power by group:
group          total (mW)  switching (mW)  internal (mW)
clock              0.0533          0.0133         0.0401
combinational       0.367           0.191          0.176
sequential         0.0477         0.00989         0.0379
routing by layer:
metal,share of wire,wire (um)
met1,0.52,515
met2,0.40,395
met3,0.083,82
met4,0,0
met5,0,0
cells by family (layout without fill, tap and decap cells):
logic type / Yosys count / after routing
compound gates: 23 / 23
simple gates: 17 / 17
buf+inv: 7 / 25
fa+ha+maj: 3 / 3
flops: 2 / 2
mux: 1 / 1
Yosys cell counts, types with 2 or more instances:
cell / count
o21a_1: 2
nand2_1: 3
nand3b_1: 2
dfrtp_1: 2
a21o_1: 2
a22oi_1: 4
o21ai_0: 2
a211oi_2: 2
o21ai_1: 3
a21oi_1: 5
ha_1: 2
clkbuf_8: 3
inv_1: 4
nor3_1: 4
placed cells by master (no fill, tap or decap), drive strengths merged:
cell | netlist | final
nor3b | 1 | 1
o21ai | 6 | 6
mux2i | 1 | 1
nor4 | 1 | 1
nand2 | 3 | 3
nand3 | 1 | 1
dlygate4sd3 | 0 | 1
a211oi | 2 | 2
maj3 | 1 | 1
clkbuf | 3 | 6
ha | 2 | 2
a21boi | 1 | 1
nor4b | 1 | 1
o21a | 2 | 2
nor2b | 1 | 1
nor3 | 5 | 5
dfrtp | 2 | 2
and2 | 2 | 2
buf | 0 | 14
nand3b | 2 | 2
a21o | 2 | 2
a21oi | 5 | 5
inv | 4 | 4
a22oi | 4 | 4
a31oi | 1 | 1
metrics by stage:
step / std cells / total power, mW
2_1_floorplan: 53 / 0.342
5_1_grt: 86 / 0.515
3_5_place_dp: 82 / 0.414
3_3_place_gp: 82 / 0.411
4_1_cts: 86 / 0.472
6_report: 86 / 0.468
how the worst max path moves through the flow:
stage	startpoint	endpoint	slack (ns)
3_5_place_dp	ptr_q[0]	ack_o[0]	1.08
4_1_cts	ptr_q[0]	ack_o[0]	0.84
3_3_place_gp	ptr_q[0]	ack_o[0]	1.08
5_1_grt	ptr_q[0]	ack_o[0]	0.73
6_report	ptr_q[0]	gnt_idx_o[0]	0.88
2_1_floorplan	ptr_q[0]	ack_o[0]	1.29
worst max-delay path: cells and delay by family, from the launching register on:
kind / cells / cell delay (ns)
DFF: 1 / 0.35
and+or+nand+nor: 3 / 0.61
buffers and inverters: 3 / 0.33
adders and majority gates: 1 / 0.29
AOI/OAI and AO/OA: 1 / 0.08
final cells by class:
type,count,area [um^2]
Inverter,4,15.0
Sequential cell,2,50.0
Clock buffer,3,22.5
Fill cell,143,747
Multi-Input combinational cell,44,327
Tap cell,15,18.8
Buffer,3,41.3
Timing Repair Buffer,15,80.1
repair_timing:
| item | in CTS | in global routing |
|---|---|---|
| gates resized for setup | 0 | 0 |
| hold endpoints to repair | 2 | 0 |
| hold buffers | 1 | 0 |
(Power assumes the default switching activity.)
[config.mk]
export PLATFORM = sky130hd
export DESIGN_NAME = dcache_hit_select
export DESIGN_NICKNAME = d
export VERILOG_FILES = /design/src/design/dcache_pkg.sv /design/src/design/dcache_hit_select.sv
export VERILOG_INCLUDE_DIRS = /design/src /design/src/include
export SDC_FILE = /design/constraint.sdc
export NUM_CORES = 1
export LEC_CHECK = 0
export BUFFER_PORTS_ARGS = -buffer_cell sky130_fd_sc_hd__buf_2
export CORE_AREA = 2 2 239 241
export DETAILED_ROUTE_END_ITERATION = 8
export DIE_AREA = 0 0 241 243
export PLACE_DENSITY = 0.3
export SLEW_MARGIN = 20
export SYNTH_ARGS = -nofsm -noshare
export SYNTH_HDL_FRONTEND = slang
export SYNTH_SLANG_ARGS = --single-unit
[constraint.sdc]
create_clock -name vclk -period 2.45
set_input_delay 0 -clock vclk [all_inputs]
set_output_delay 0 -clock vclk [all_outputs]
set_load 0.05 [all_outputs]
[src/include/dcache_consts.svh]
////////////////////
// sizing constants for the data cache memories
// ports, ways, banks, field widths and set count
////////////////////

`ifndef DCACHE_CONSTS_SVH
`define DCACHE_CONSTS_SVH

// read ports into the arrays
`define DCACHE_NUM_PORTS 3

// associativity
`define DCACHE_WAYS 2

// 64-bit words per line with one bank each
`define DCACHE_NUM_BANKS 4

// address fields
`define DCACHE_TAG_W 12
`define DCACHE_IDX_W 6
`define DCACHE_OFF_W 5

`define DCACHE_NUM_SETS 64
`define DCACHE_WORD_W 64

`endif
[src/design/dcache_pkg.sv]
////////////////////
// field types and bank operation codes of the data cache memories
////////////////////

package dcache_pkg;

    `include "dcache_consts.svh"

    // address fields
    typedef logic [`DCACHE_TAG_W-1:0] tag_t;
    typedef logic [`DCACHE_IDX_W-1:0] idx_t;
    typedef logic [`DCACHE_OFF_W-1:0] off_t;

    // word offset within a line, which doubles as the bank number
    typedef logic [$clog2(`DCACHE_NUM_BANKS)-1:0] bank_sel_t;

    // per way and per port vectors
    typedef logic [`DCACHE_WAYS-1:0]               way_vec_t;
    typedef logic [`DCACHE_NUM_PORTS-1:0]          port_vec_t;
    typedef logic [$clog2(`DCACHE_NUM_PORTS)-1:0]  port_idx_t;

    // data words and lines
    typedef logic [`DCACHE_WORD_W-1:0]   word_t;
    typedef logic [`DCACHE_WORD_W/8-1:0] word_be_t;

    typedef logic [`DCACHE_NUM_BANKS*`DCACHE_WORD_W-1:0]   line_t;
    typedef logic [`DCACHE_NUM_BANKS*`DCACHE_WORD_W/8-1:0] line_be_t;

    // what a data bank does in a cycle
    typedef enum logic [1:0] {
        BANK_IDLE,
        BANK_READ,
        BANK_WRITE
    } bank_op_e;

endpackage

[src/design/dcache_hit_select.sv]
////////////////////
// tag compare, one-hot hit vector and read word mux
////////////////////

`timescale 1ns/1ps

`include "dcache_consts.svh"

module dcache_hit_select (
    input  logic                                  cmp_en_i,
    input  dcache_pkg::tag_t                      rd_tag_i,
    input  dcache_pkg::tag_t [`DCACHE_WAYS-1:0]   tag_i,
    input  dcache_pkg::way_vec_t                  vld_i,
    input  dcache_pkg::bank_sel_t                 bank_sel_i,
    input  dcache_pkg::word_t [`DCACHE_NUM_BANKS-1:0][`DCACHE_WAYS-1:0] bank_rdata_i,
    output dcache_pkg::way_vec_t                  hit_oh_o,
    output dcache_pkg::word_t                     rdata_o
);
    import dcache_pkg::*;

    localparam int unsigned WAY_IDX_W = (`DCACHE_WAYS > 1) ? $clog2(`DCACHE_WAYS) : 1;

    word_t [`DCACHE_WAYS-1:0] way_word;
    logic [WAY_IDX_W-1:0]     hit_idx;

    for (genvar w = 0; w < `DCACHE_WAYS; w++) begin : g_way
        // only a lookup from the previous cycle may hit
        assign hit_oh_o[w] = cmp_en_i & vld_i[w] & (tag_i[w] == rd_tag_i);
        assign way_word[w] = bank_rdata_i[bank_sel_i][w];
    end

    // lowest hitting way wins and way 0 is taken on a miss
    always_comb begin : p_hit_idx
        hit_idx = '0;
        for (int w = `DCACHE_WAYS - 1; w >= 0; w--) begin
            if (hit_oh_o[w]) begin
                hit_idx = WAY_IDX_W'(w);
            end
        end
    end

    assign rdata_o = way_word[hit_idx];

endmodule

==> results.txt, run 1 <==
- The number of antenna violations at the first check in global routing was 4.
- The critical path starts at rd_tag_i[0].
* Total routing resource utilization after global routing: 8.78%
- Summed over all nets, the switching power comes to 870 µW.
* Required arrival time at the worst endpoint: 2.45 ns
* Initial Util: 7.69%
- Number of hold-slack violations in the final timing report: 0
* Clock Power Share: 0%
- In this run the post-CTS setup repair buffer count came out at 0.
* Max Cap Viol: 0
* Post-synthesis average cell area: 16.5 µm²
- Setup repair after global routing left no endpoint under its margin.
- The area growth from synthesis to layout is 97.9%.
- The setup path with the least slack is of type primary input to output pin.
- Synthesized Nets: 814
- For the worst setup path, the data arrival time is 2.18 ns.
- Min Clock Period, post-route: 2.18 ns
- Min-Delay Startpoint: vld_i[1]
- Gates resized during post-CTS repair numbered 0.
* Final global-route overflow total: 0
- Fin crit share: 89.1%
- Slew at the pin closest to its max-slew limit: 0.544 ns
- Setup total negative slack on the finished layout was measured at 0 ns.
* Cell area reported after detailed placement: 8510 µm²
- Timing-limited maximum frequency: 458 MHz
- Count of clock buffers in the final design: 0
* Worst-path maximum fanout: 20
- Yosys Warn Count: 0
* Iteration-0 DRC Markers: 128
- At the end of the flow, the number of nets in the layout was 1430.
* Total half-perimeter wirelength after legalization and detailed placement: 25.6 mm
- Part of the total power dissipated in combinational logic: 100.0%
* Die Area: 58600 µm²
- Entering global routing, the biggest net connects 47 pins.
* Quantity of I/O buffers inserted on ports: 619
- Leak: 4.10 nW
- After routing the design area is 8520 µm².
- Via density per instance: 3.36
- Synthesis instantiated 14 different standard cells from the library.
- Number of standard cells in the layout, taps in and fillers out: 1633
- The internal portion of the total power is 908 µW.
* Power per cell area: 209 nW/µm²
- For this run, design rule violations remaining after detail routing come to 0.
- Layout cells sized above 1: 96.3%
- Dividing the detail-routed wire length by the instance count gives 17.3 µm.
- In this run the vertical extent of the chip is 243 µm.
* Fraction of the core area covered by cells at the end of the flow: 15.2%
- The via count of the first global-routing pass was 6121.
- Startpoint Class: primary input
* Setup-failing EPs final: 0
* Number of cells produced by synthesis: 261
- The number of hold buffers added after CTS was 0.
- Post-synthesis instance area: 4300 µm²
* Count of final max-slew check failures: 0
- The routed layout has 5490 vias.
* Fill cell count: 6464
- The first TritonRoute pass finished after 4 iterations.
- STA classifies the critical path endpoint as an output pin.
- Pin placement for this block handled 619 I/O pins.
- The sequential cells in the finished layout cover a total of 0 µm².
* Flop pwr share: 0%
- Min-Delay Path Class: primary input to output pin
* Sequential cells: 0
* Switching portion of total power: 48.9%
- Sequential share of the synthesized area: 0%
- Core area: 56000 µm²
* Routed wire length: 28.3 mm
- After layout, the design draws a total of 1.78 mW.
- The most critical setup path has its endpoint at rdata_o[1].
- Number of placed instances with taps included: 1631
- The floorplan has 87 rows.
- In this run the tightest slew margin relative to its limit is 63.7%.
- Maximum vdd ir drop: 0.0914 mV
* Global-route wire length before repair: 38.3 mm
- Summing all multi-input logic gate instances after layout gives 4140 µm².
- Once detail routing completed, the nets flagged for antenna violations numbered 0.
- Run status: finished clean
* Routability congestion estimate: 0.873
- Die X-Extent: 241 µm
## synthesized netlist by cell type
library cell	count	area (µm²)
xnor2_1	19	166
mux4_2	128	2880
buf_6	6	67.6
nand4_1	4	25.0
nor4_1	2	12.5
nand2_1	1	3.75
o41ai_4	1	27.5
nand3_1	2	10.0
buf_2	1	5.00
nor4_2	1	12.5
clkbuf_1	27	101
xor2_1	5	43.8
mux2_2	4	45.0
mux2_4	60	901
## power groups by stage
| stage | clock network [mW] | registers, mW | logic (mW) |
|---|---|---|---|
| finish | 0.000000109 | 0 | 1.78 |
| global route | 0.0000000545 | 0 | 1.89 |
| CTS | 0 | 0 | 1.81 |
| detailed placement | 0 | 0 | 1.80 |
| global placement | 0 | 0 | 1.80 |
| floorplan | 0 | 0 | 1.07 |
## layout by cell type (no fill, tap or decap), drive strengths merged
master | netlist | final
mux4 | 128 | 128
nor4 | 3 | 3
o41ai | 1 | 1
nand3 | 2 | 2
nand4 | 4 | 4
clkbuf | 27 | 1
buf | 7 | 647
xor2 | 5 | 5
xnor2 | 19 | 19
diode | 0 | 2
nand2 | 1 | 1
mux2 | 64 | 64
## final cells by class
| class | instances | area share, % |
|---|---|---|
| Tap cell | 756 | 11.1 |
| Multi-Input combinational cell | 227 | 48.6 |
| Antenna cell | 2 | 0.0588 |
| Timing Repair Buffer | 648 | 40.3 |
## worst min path at each step
stage	endpoint	slack (ns)	cells after the start
after global routing	hit_oh_o[1]	0.46	4
after floorplan	hit_oh_o[1]	0.19	2
after CTS	hit_oh_o[1]	0.44	4
after detailed placement	hit_oh_o[1]	0.44	4
final	hit_oh_o[1]	0.44	4
after global placement	hit_oh_o[1]	0.45	4
## layer usage
| layer | GRT usage [%] | vias up | wire length, µm |
|---|---|---|---|
| met1 | 9.47 | 2666 | 10100 |
| met4 | 0.871 | 2 | 321 |
| li1 | - | 2449 | - |
| met2 | 17.7 | 359 | 15100 |
| met5 | 0 | - | 13 |
| met3 | 1.80 | 14 | 2680 |
## kinds of logic (layout without fill, tap and decap cells)
kind of cell / Yosys count / count (layout) / synth area share (%)
muxes: 192 / 192 / 89.0
buffers and inverters: 34 / 648 / 4.04
xor gates and xnor gates: 24 / 24 / 4.88
and+or+nand+nor: 10 / 10 / 1.48
AOI/OAI and AO/OA: 1 / 1 / 0.640
other: 0 / 2 / 0
## metrics by stage
step                hold slack (ns)  setup WS (ns)
floorplan                     0.189         0.0304
global placement              0.447          0.129
detailed placement            0.441         0.0598
CTS                           0.443         0.0504
global route                  0.459         0.0734
finish                        0.440          0.267
## worst max-delay path: stages
cell and delay, ns:
buf_2 0.11, xor2_1 0.16, nor4_2 0.34, nand4_1 0.23
o41ai_4 0.34, buf_4 0.22, buf_12 0.19, mux2_2 0.36
buf_2 0.21
No activity file was read; power rests on OpenSTA's default activity.
==> inputs of run 2 (changes only) <==
--- a/config.mk
+++ b/config.mk
@@ -7,10 +7,12 @@
 export NUM_CORES = 1
 export LEC_CHECK = 0
 export BUFFER_PORTS_ARGS = -buffer_cell sky130_fd_sc_hd__buf_2
-export CORE_AREA = 2 2 239 241
+export CELL_PAD_IN_SITES_DETAIL_PLACEMENT = 1
+export CELL_PAD_IN_SITES_GLOBAL_PLACEMENT = 1
+export CORE_AREA = 2 2 240 242
 export DETAILED_ROUTE_END_ITERATION = 8
-export DIE_AREA = 0 0 241 243
-export PLACE_DENSITY = 0.3
+export DIE_AREA = 0 0 242 244
+export PLACE_DENSITY_LB_ADDON = 0.1
 export SLEW_MARGIN = 20
 export SYNTH_ARGS = -nofsm -noshare
 export SYNTH_HDL_FRONTEND = slang
==> results.txt, run 2 (same netlist as run 1, synthesis figures left out) <==
- Run status: finished clean
* Quantity of I/O buffers inserted on ports: 619
- The worst-case IR drop observed on VDD is 0.103 mV.
* Critical path class: primary input to output pin
- The die covers 59000 µm².
- Number of antenna violations at the first check in global routing: 14
- Count of standard-cell rows: 87
- Entering global routing, the biggest net connects 54 pins.
- Synth-to-Final Area Change: 97.8%
* Iteration-0 DRC Markers: 125
- Die X-Extent: 242 µm
* Total routing resource utilization after global routing: 10.7%
- Along the worst path, the maximum fanout reaches 16.
- The post-route netlist has 96.3% of its cells at a drive strength greater than 1.
* Via density per instance: 3.32
* Max Cap Viol: 0
- The first detailed-routing pass ran for 4 iterations.
- Setup repair after global routing left no endpoint under its margin.
* Number of nets in the layout: 1427
* Startpoint Class: primary input
- In this run the remaining antenna-violating nets after routing total 0.
- Final global-route overflow total: 0
- Counting both buffers and inverters, the worst setup path holds a total of 4.
* Count of final max-slew check failures: 0
- Required arrival time at the worst endpoint: 2.45 ns
- Summing all non-filler instances in the final layout gives an area of 8520 µm².
- Grouping stages by cell kind, the critical path spends the most delay in buffers and inverters.
- By instance count, the cell type seen most on the critical path is buf_2.
* Area taken by flip-flops and latches: 0 µm²
* Number of hold-slack violations in the final timing report: 0
- For this block, the via count after detailed routing is 5428.
* Number of I/O pins: 619
- Routed wire per std cell: 20.6 µm
- Cell area reported after detailed placement: 8500 µm²
- Min Clock Period, post-route: 2.17 ns
* Number of buffers inserted for hold repair after clock tree synthesis: 0
- The slowest stage of the critical path is the nor4_2 cell.
- Leaving out fill and tap cells, the most frequent cells in the layout are buf_2 (617), mux4_2 (128), mux2_4 (60), xnor2_1 (19), buf_4 (17).
- Leak: 4.09 nW
- At the end of routability-driven placement, the weighted congestion stood at 0.817.
* Sum Neg Setup Slack: 0 ns
* Timing-limited maximum frequency: 461 MHz
* Min-Delay Path Class: primary input to output pin
- Fill cell count: 6736
- Min Hold Slack: 0.515 ns
- The floorplan step set the die height to 244 µm.
- At the pin with the least slew margin, the transition time is 0.385 ns.
* Core area: 56200 µm²
* Number of global-route vias before repair: 6352
- Once detailed placement completed, the half-perimeter wirelength came to 31.2 mm.
- Crit path cell chain: buf_2, xor2_1, nor4_2, nand4_1, o41ai_4, buf_4, buf_12, mux2_4, buf_2
- Power per cell area: 208 nW/µm²
* Sequential cells: 0
- Arr. time, crit path: 2.17 ns
* Fin crit share: 88.6%
- Number of remaining DRC errors: 0
- After detailed routing, the total wire length is 33.6 mm.
- For this configuration, the core starts out at a cell density of 7.66%.
- Most common cell after layout, fill and taps aside: buf_2
- Global-route wire length before repair: 46.6 mm
- In the finished layout, the clock tree contains a buffer count of 0.
- The worst setup path is captured at an output pin.
- Normalized max-slew margin: 74.3%
* Setup-failing EPs final: 0
- Crit path largest cell delay: 0.34 ns
## run 2: cell types whose count changed in the layout (fill, tap and decap cells not counted), sizes merged
| cell | previous run | this run |
|---|---|---|
| buf | 647 | 644 |
| diode | 2 | 5 |
## run 2: routing by layer
metal	GRT usage [%]	vias to the layer above	share of wire [%]
met5	0	-	0.26
met4	0.272	14	0.045
met3	2.82	14	7.2
met2	21.8	278	57
met1	11.4	2675	36
li1	-	2447	-
## run 2: layout make-up
cell class,count,area [µm²],area share (%)
antenna,5,12.5,0.147
multi-input combinational,227,4140,48.6
tap,756,946,11.1
timing repair buffer,645,3420,40.2
## run 2: worst paths after layout
kind	from	endpoint	slack [ns]	cells after the start
max	rd_tag_i[0]	rdata_o[31]	0.28	9
min	vld_i[0]	hit_oh_o[0]	0.52	4
## run 2: stage by stage
step / cells / setup WS, ns / util [%] / total power, mW
final: 1633 / 0.280 / 15.2 / 1.77
after global routing: 1632 / 0.110 / 15.2 / 1.90
after CTS: 1628 / 0.0457 / 15.1 / 1.82
after detailed placement: 1628 / 0.0527 / 15.1 / 1.81
after global placement: 1628 / 0.105 / 15.1 / 1.81
after floorplan: 261 / 0.0304 / - / 1.07
## run 2: worst min-delay path: cells and delay by family
| family | cells | cell delay (ns) |
|---|---|---|
| buf+inv | 2 | 0.32 |
| simple gates | 2 | 0.19 |
## run 2: power by group
part | total (mW) | switching, mW | leakage [nW] | internal, mW
Sequential | 0 | 0 | 0 | 0
Combinational | 1.77 | 0.872 | 4.09 | 0.901
Clock | 0.000000274 | 0 | 0.0000317 | 0.000000273
Total | 1.77 | 0.872 | 4.09 | 0.901
## run 2: timing repair
item,4_1_cts,5_1_grt
resized for setup,0,0
setup buffers,0,0
endpoints found under the setup margin,0,19
$ cat config.mk
export PLATFORM = sky130hd
export DESIGN_NAME = dcache_bank_ctrl
export DESIGN_NICKNAME = d
export VERILOG_FILES = /design/src/design/dcache_pkg.sv /design/src/design/dcache_bank_ctrl.sv
export VERILOG_INCLUDE_DIRS = /design/src /design/src/include
export SDC_FILE = /design/constraint.sdc
export NUM_CORES = 1
export LEC_CHECK = 0
export ABC_AREA = 1
export BUFFER_PORTS_ARGS = -buffer_cell sky130_fd_sc_hd__buf_4
export CORE_AREA = 5 5 84 86
export DETAILED_ROUTE_END_ITERATION = 8
export DIE_AREA = 0 0 89 91
export GPL_ROUTABILITY_DRIVEN = 0
export PLACE_DENSITY_LB_ADDON = 0.1
export SLEW_MARGIN = 20
export SYNTH_ARGS = -nofsm -noshare
export SYNTH_HDL_FRONTEND = slang
export SYNTH_SLANG_ARGS = --single-unit
$ cat constraint.sdc
create_clock -name clk_i -period 2.46 [get_ports clk_i]
set_input_delay 0.492 -clock clk_i [delete_from_list [all_inputs] [get_ports clk_i]]
set_output_delay 0.492 -clock clk_i [all_outputs]
set_load 0.02 [all_outputs]
[config.mk]
export PLATFORM = sky130hd
export DESIGN_NAME = int_exec_cluster
export DESIGN_NICKNAME = d
export VERILOG_FILES = /design/src/ncpu_cfg_pkg.sv /design/src/ncpu_uop_pkg.sv /design/src/alu_exec.sv /design/src/cfg_regs.sv /design/src/int_exec_cluster.sv /design/src/issue_fifo.sv /design/src/mrf_nwnr_r.sv /design/src/opr_fetch.sv
export SDC_FILE = /design/constraint.sdc
export NUM_CORES = 2
export LEC_CHECK = 0
export BUFFER_PORTS_ARGS = -buffer_cell sky130_fd_sc_hd__buf_2
export CORE_MARGIN = 1.5
export CORE_UTILIZATION = 38
export DETAILED_ROUTE_END_ITERATION = 7
export PLACE_DENSITY = 0.53
export SYNTH_ARGS = -nofsm -noshare
export SYNTH_HDL_FRONTEND = slang
export SYNTH_SLANG_ARGS = --single-unit
export TNS_END_PERCENT = 100
[constraint.sdc]
create_clock -name CLK -period 11.9 [get_ports CLK]
set_clock_uncertainty 0.1 [all_clocks]
set_input_delay 1.785 -clock CLK [delete_from_list [all_inputs] [get_ports CLK]]
set_output_delay 1.785 -clock CLK [all_outputs]
set_load 0.02 [all_outputs]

☆ ☆ ☆ ☆ ☆ ☆ ☆

**PROBLEM DESCRIPTION:** Output the listing above word for word, from the opening line through the line that contains "nand3b | 2 | 2", and leave out everything after it.

**SOLUTION TO THIS PROBLEM:**
power by group:
group          total (mW)  switching (mW)  internal (mW)
clock              0.0533          0.0133         0.0401
combinational       0.367           0.191          0.176
sequential         0.0477         0.00989         0.0379
routing by layer:
metal,share of wire,wire (um)
met1,0.52,515
met2,0.40,395
met3,0.083,82
met4,0,0
met5,0,0
cells by family (layout without fill, tap and decap cells):
logic type / Yosys count / after routing
compound gates: 23 / 23
simple gates: 17 / 17
buf+inv: 7 / 25
fa+ha+maj: 3 / 3
flops: 2 / 2
mux: 1 / 1
Yosys cell counts, types with 2 or more instances:
cell / count
o21a_1: 2
nand2_1: 3
nand3b_1: 2
dfrtp_1: 2
a21o_1: 2
a22oi_1: 4
o21ai_0: 2
a211oi_2: 2
o21ai_1: 3
a21oi_1: 5
ha_1: 2
clkbuf_8: 3
inv_1: 4
nor3_1: 4
placed cells by master (no fill, tap or decap), drive strengths merged:
cell | netlist | final
nor3b | 1 | 1
o21ai | 6 | 6
mux2i | 1 | 1
nor4 | 1 | 1
nand2 | 3 | 3
nand3 | 1 | 1
dlygate4sd3 | 0 | 1
a211oi | 2 | 2
maj3 | 1 | 1
clkbuf | 3 | 6
ha | 2 | 2
a21boi | 1 | 1
nor4b | 1 | 1
o21a | 2 | 2
nor2b | 1 | 1
nor3 | 5 | 5
dfrtp | 2 | 2
and2 | 2 | 2
buf | 0 | 14
nand3b | 2 | 2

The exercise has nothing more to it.